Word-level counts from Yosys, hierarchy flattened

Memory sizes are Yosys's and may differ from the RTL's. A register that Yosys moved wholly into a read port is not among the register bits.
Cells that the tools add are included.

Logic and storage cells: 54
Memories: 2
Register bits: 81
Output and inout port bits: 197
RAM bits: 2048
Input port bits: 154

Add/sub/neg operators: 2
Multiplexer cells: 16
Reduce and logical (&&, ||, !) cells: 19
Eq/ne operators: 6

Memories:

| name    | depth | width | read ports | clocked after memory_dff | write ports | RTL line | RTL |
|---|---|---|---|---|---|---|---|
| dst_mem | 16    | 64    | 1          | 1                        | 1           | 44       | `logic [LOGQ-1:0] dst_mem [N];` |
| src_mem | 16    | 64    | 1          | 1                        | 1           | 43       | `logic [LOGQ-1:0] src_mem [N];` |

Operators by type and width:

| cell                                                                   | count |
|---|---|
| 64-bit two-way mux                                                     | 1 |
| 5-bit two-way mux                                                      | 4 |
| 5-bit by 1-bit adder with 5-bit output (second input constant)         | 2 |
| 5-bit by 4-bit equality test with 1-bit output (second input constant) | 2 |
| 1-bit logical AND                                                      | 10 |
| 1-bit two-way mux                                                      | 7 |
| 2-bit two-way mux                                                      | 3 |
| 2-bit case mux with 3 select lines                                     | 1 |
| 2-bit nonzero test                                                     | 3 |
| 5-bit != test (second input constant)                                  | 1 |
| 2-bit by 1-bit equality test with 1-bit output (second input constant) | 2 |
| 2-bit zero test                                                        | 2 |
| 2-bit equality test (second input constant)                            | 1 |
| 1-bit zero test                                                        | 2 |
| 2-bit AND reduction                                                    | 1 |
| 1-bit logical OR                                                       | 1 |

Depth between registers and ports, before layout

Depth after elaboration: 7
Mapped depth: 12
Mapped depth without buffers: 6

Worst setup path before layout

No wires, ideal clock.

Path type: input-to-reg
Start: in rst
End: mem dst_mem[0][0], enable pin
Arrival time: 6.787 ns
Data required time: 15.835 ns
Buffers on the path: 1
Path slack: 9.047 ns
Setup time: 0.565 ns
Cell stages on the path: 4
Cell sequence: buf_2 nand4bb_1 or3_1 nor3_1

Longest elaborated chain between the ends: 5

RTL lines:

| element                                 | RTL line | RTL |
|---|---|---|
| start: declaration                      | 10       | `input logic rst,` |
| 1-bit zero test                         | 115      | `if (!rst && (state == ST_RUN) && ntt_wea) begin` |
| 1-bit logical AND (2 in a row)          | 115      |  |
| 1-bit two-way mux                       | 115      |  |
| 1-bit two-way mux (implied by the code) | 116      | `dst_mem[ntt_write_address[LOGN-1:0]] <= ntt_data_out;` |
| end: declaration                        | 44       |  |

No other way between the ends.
===== src/rtl/seq_det_pkg.sv =====
// Shared state encoding for the 101/110 overlapping Moore detector.
// Encodings 3'd6 and 3'd7 are unused and recover to S_IDLE.
package seq_det_pkg;

    typedef logic [2:0] state_t;

    localparam state_t S_IDLE = 3'd0;
    localparam state_t S_1    = 3'd1;
    localparam state_t S_10   = 3'd2;
    localparam state_t S_11   = 3'd3;
    localparam state_t S_101  = 3'd4;
    localparam state_t S_110  = 3'd5;

    // Detect-state set: the only states that raise the flag.
    function automatic logic is_detect(input state_t s);
        return (s == S_101) || (s == S_110);
    endfunction

endpackage


===== src/rtl/seq_det_101_110_moore.sv =====
// Overlapping Moore detector for the serial patterns 101 and 110.
// The flag is decoded from the state register only; in never reaches out combinationally.
module seq_det_101_110_moore
    import seq_det_pkg::*;
(
    input  logic clk,
    input  logic rstn,  // active-high synchronous reset despite the name
    input  logic in,
    output logic out
);

    state_t state_q;
    state_t state_d;

    always_ff @(posedge clk) begin
        if (rstn) begin
            state_q <= S_IDLE;
        end else begin
            state_q <= state_d;
        end
    end

    // Each state names the longest suffix still useful toward a match.
    always_comb begin
        state_d = S_IDLE;
        case (state_q)
            S_IDLE:  state_d = in ? S_1   : S_IDLE;
            S_1:     state_d = in ? S_11  : S_10;
            S_10:    state_d = in ? S_101 : S_IDLE;
            S_11:    state_d = in ? S_11  : S_110;
            S_101:   state_d = in ? S_11  : S_10;
            S_110:   state_d = in ? S_101 : S_IDLE;
            default: state_d = S_IDLE;
        endcase
    end

    always_comb begin
        out = is_detect(state_q);
    end

endmodule


===== config.mk =====
export PLATFORM = sky130hd
export DESIGN_NAME = seq_det_101_110_moore
export DESIGN_NICKNAME = d
export VERILOG_FILES = /design/src/rtl/seq_det_pkg.sv /design/src/rtl/seq_det_101_110_moore.sv
export SDC_FILE = /design/constraint.sdc
export NUM_CORES = 1
export LEC_CHECK = 0
export CORE_AREA = 4 4 41 43
export CTS_CLUSTER_DIAMETER = 60
export DETAILED_ROUTE_END_ITERATION = 7
export DIE_AREA = 0 0 45 47
export PLACE_DENSITY = 0.39
export SLEW_MARGIN = 25
export SYNTH_ARGS = -nofsm -noshare
export SYNTH_HDL_FRONTEND = slang
export SYNTH_SLANG_ARGS = --single-unit

===== constraint.sdc =====
create_clock -name clk -period 1.1 [get_ports clk]
set_input_delay 0.165 -clock clk [delete_from_list [all_inputs] [get_ports clk]]
set_output_delay 0.165 -clock clk [all_outputs]
set_load 0.05 [all_outputs]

- - - - - - -

> What to do
Please transcribe the data above without changes, from its first line to its "Logic and storage cells: 54" line, and leave out anything past that.

> Task response
Word-level counts from Yosys, hierarchy flattened

Memory sizes are Yosys's and may differ from the RTL's. A register that Yosys moved wholly into a read port is not among the register bits.
Cells that the tools add are included.

Logic and storage cells: 54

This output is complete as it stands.